I disagree with that. The movie has its flaws, but it still touches on all of the major themes in the book; apathy, vanity, misogyny, selfishness, greed, lack of identity.
The first thing that sprung to mind when I saw the thread title was First Blood. Maybe not a great movie, but a solid one. It has good acting, very well staged action, and a nice atmosphere.
And it completely and utterly misses the point of the book.
The film is firmly on John Rambo's side. Will Teasle is the over-the-top villain. Rambo just wants to be left alone, and he doesn't want to hurt anyone. If society could just leave him alone.

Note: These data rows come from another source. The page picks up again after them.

$ cat src/hw/rtl/ccs_pkg.sv
// Shared types, constants and helper functions for the contour cell segmenter.
// Used by every module under hw/rtl; depends on nothing else.
package ccs_pkg;

  // ---------------------------------------------------------------- payload
  typedef struct packed {
    logic signed [31:0] height_sw;
    logic signed [31:0] height_se;
    logic signed [31:0] height_ne;
    logic signed [31:0] height_nw;
    logic signed [31:0] x_low;
    logic signed [31:0] x_high;
    logic signed [31:0] y_low;
    logic signed [31:0] y_high;
  } cell_t;

  typedef struct packed {
    logic signed [31:0] seg_x_start;
    logic signed [31:0] seg_y_start;
    logic signed [31:0] seg_x_end;
    logic signed [31:0] seg_y_end;
    logic [1:0]         level_index;
    logic               last_segment;
  } seg_t;

  // ------------------------------------------------------ config registers
  localparam int unsigned CfgIdxW = 3;
  localparam logic [CfgIdxW-1:0] CFG_LEVEL_COUNT = 3'd0;
  localparam logic [CfgIdxW-1:0] CFG_LEVEL_ZERO  = 3'd1;

  // --------------------------------------------------------- internal widths
  // relative heights: 4*(corner-level) or sum of four differences
  typedef logic signed [34:0] hgt_t;
  // positions in half-LSB units, offset by 2^33 so they are never negative
  localparam int unsigned UposW = 34;
  typedef logic [UposW-1:0] upos_t;
  // Q16.16 value before saturation
  typedef logic signed [34:0] qwide_t;

  localparam logic [34:0] HalfOfs = 35'h2_0000_0000;
  localparam qwide_t      QOfs    = 35'sh1_0000_0000;

  // crossing unit sizes
  localparam int unsigned MagW   = 36;
  localparam int unsigned SumW   = 37;
  localparam int unsigned DivW   = 38;
  localparam int unsigned AccW   = 72;
  localparam int unsigned QuoW   = 34;
  localparam int unsigned StepCntW = 6;

  // ----------------------------------------------------- case classification
  localparam logic [1:0] SH_BELOW = 2'd0;
  localparam logic [1:0] SH_ON    = 2'd1;
  localparam logic [1:0] SH_ABOVE = 2'd2;

  // triangle-local vertices: first corner, centre, next corner
  localparam logic [1:0] TV_FIRST  = 2'd0;
  localparam logic [1:0] TV_CENTRE = 2'd1;
  localparam logic [1:0] TV_NEXT   = 2'd2;

  typedef enum logic [3:0] {
    SC_NONE,
    SC_F_C,      // first -> centre
    SC_C_N,      // centre -> next
    SC_N_F,      // next -> first
    SC_F_XCN,    // first -> crossing(centre, next)
    SC_C_XNF,    // centre -> crossing(next, first)
    SC_N_XFC,    // next -> crossing(first, centre)
    SC_XFC_XCN,
    SC_XCN_XNF,
    SC_XNF_XFC
  } seg_case_e;

  typedef seg_case_e case_row_t [3];
  typedef case_row_t case_plane_t [3];

  localparam case_plane_t CaseTable [3] = '{
    '{ '{SC_NONE, SC_NONE, SC_XCN_XNF},
       '{SC_NONE, SC_C_N, SC_C_XNF},
       '{SC_XFC_XCN, SC_N_XFC, SC_XNF_XFC} },
    '{ '{SC_NONE, SC_N_F, SC_F_XCN},
       '{SC_F_C, SC_N_F, SC_F_C},
       '{SC_F_XCN, SC_N_F, SC_NONE} },
    '{ '{SC_XNF_XFC, SC_N_XFC, SC_XFC_XCN},
       '{SC_C_XNF, SC_C_N, SC_NONE},
       '{SC_XCN_XNF, SC_NONE, SC_NONE} }
  };

  // one segment end: a vertex (pa) or the crossing between pa and pb
  typedef struct packed {
    logic       xing;
    logic [1:0] pa;
    logic [1:0] pb;
  } ep_sel_t;

  typedef struct packed {
    ep_sel_t st;
    ep_sel_t en;
  } seg_sel_t;

  // ------------------------------------------------------------- queue item
  typedef struct packed {
    logic  xing;
    hgt_t  ha;
    hgt_t  hb;
    upos_t uxa;
    upos_t uya;
    upos_t uxb;
    upos_t uyb;
  } endpoint_t;

  typedef struct packed {
    endpoint_t  ep_start;
    endpoint_t  ep_end;
    logic [1:0] level;
    logic       last;
  } job_t;

  localparam int unsigned QueueDepth = 2;
  localparam int unsigned QueueAw    = 1;

  // crossing unit request
  typedef struct packed {
    hgt_t  ha;
    hgt_t  hb;
    upos_t ua;
    upos_t ub;
  } xreq_t;

  // ---------------------------------------------------------- state machines
  typedef enum logic [1:0] {F_IDLE, F_LEVEL, F_TRI, F_FLUSH} front_state_e;
  typedef enum logic [1:0] {B_IDLE, B_EVAL, B_WAIT, B_OUT} back_state_e;
  typedef enum logic [2:0] {X_IDLE, X_SUM, X_MUL, X_ADD, X_DIV, X_DONE} xing_state_e;

  // --------------------------------------------------------------- functions
  function automatic seg_sel_t seg_select(seg_case_e c);
    seg_sel_t s;
    s = '0;
    case (c)
      SC_F_C:     begin s.st.pa = TV_FIRST;  s.en.pa = TV_CENTRE; end
      SC_C_N:     begin s.st.pa = TV_CENTRE; s.en.pa = TV_NEXT;   end
      SC_N_F:     begin s.st.pa = TV_NEXT;   s.en.pa = TV_FIRST;  end
      SC_F_XCN: begin
        s.st.pa = TV_FIRST;
        s.en = '{xing: 1'b1, pa: TV_CENTRE, pb: TV_NEXT};
      end
      SC_C_XNF: begin
        s.st.pa = TV_CENTRE;
        s.en = '{xing: 1'b1, pa: TV_NEXT, pb: TV_FIRST};
      end
      SC_N_XFC: begin
        s.st.pa = TV_NEXT;
        s.en = '{xing: 1'b1, pa: TV_FIRST, pb: TV_CENTRE};
      end
      SC_XFC_XCN: begin
        s.st = '{xing: 1'b1, pa: TV_FIRST, pb: TV_CENTRE};
        s.en = '{xing: 1'b1, pa: TV_CENTRE, pb: TV_NEXT};
      end
      SC_XCN_XNF: begin
        s.st = '{xing: 1'b1, pa: TV_CENTRE, pb: TV_NEXT};
        s.en = '{xing: 1'b1, pa: TV_NEXT, pb: TV_FIRST};
      end
      SC_XNF_XFC: begin
        s.st = '{xing: 1'b1, pa: TV_NEXT, pb: TV_FIRST};
        s.en = '{xing: 1'b1, pa: TV_FIRST, pb: TV_CENTRE};
      end
      default: s = '0;
    endcase
    return s;
  endfunction

  function automatic logic [1:0] sign_class(hgt_t h);
    logic [1:0] r;
    if (h > 35'sd0) r = SH_ABOVE;
    else if (h < 35'sd0) r = SH_BELOW;
    else r = SH_ON;
    return r;
  endfunction

  // half-LSB offset position to Q16.16, ties toward plus infinity
  function automatic qwide_t half_to_q(upos_t u);
    logic [34:0] t;
    t = {1'b0, u} + 35'd1;
    return $signed({1'b0, t[34:1]}) - QOfs;
  endfunction

  function automatic logic signed [31:0] sat_q32(qwide_t v);
    logic signed [31:0] r;
    if (v > 35'sd2147483647) r = 32'sh7fff_ffff;
    else if (v < -35'sd2147483648) r = 32'sh8000_0000;
    else r = v[31:0];
    return r;
  endfunction

  function automatic logic [MagW-1:0] mag36(hgt_t h);
    logic [MagW-1:0] e;
    e = {h[34], h};
    return h[34] ? (~e + 36'd1) : e;
  endfunction

endpackage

Rambo's side of it is in the novel, and we most certainly feel sympathy for him. But he's not the hero. There is no hero. John Rambo is a deeply troubled individual. He's deliberately defiant at the beginning, to the point where we can't blame Teasle for having to up the stakes, even though Teasle
was being to drunk on power.
Rambo kills people. And though from a certain point of view, it's self defence, he really does commit some heinously cold acts of violence, sniping first the tracker dogs and then the police themselves. He'll go as far as to stalk, corner, and kill a cop from behind.
Teasle is just as much a protagonist as Rambo. He makes some poor choices at the beginning, but once things escalate, you have a better, more empathetic understanding of why he does what he does. For much of the novel, he's driven by unbearable guilt for having carelessly set off this wild animal. It's what drives him to so ruthlessly pursue putting Rambo down.
It's a novel about the hopeless means of violence, about hardheadedness, about hubris, about damage. It's an unstoppable force meeting an immovable object. It's a metaphor for the Vietnam War.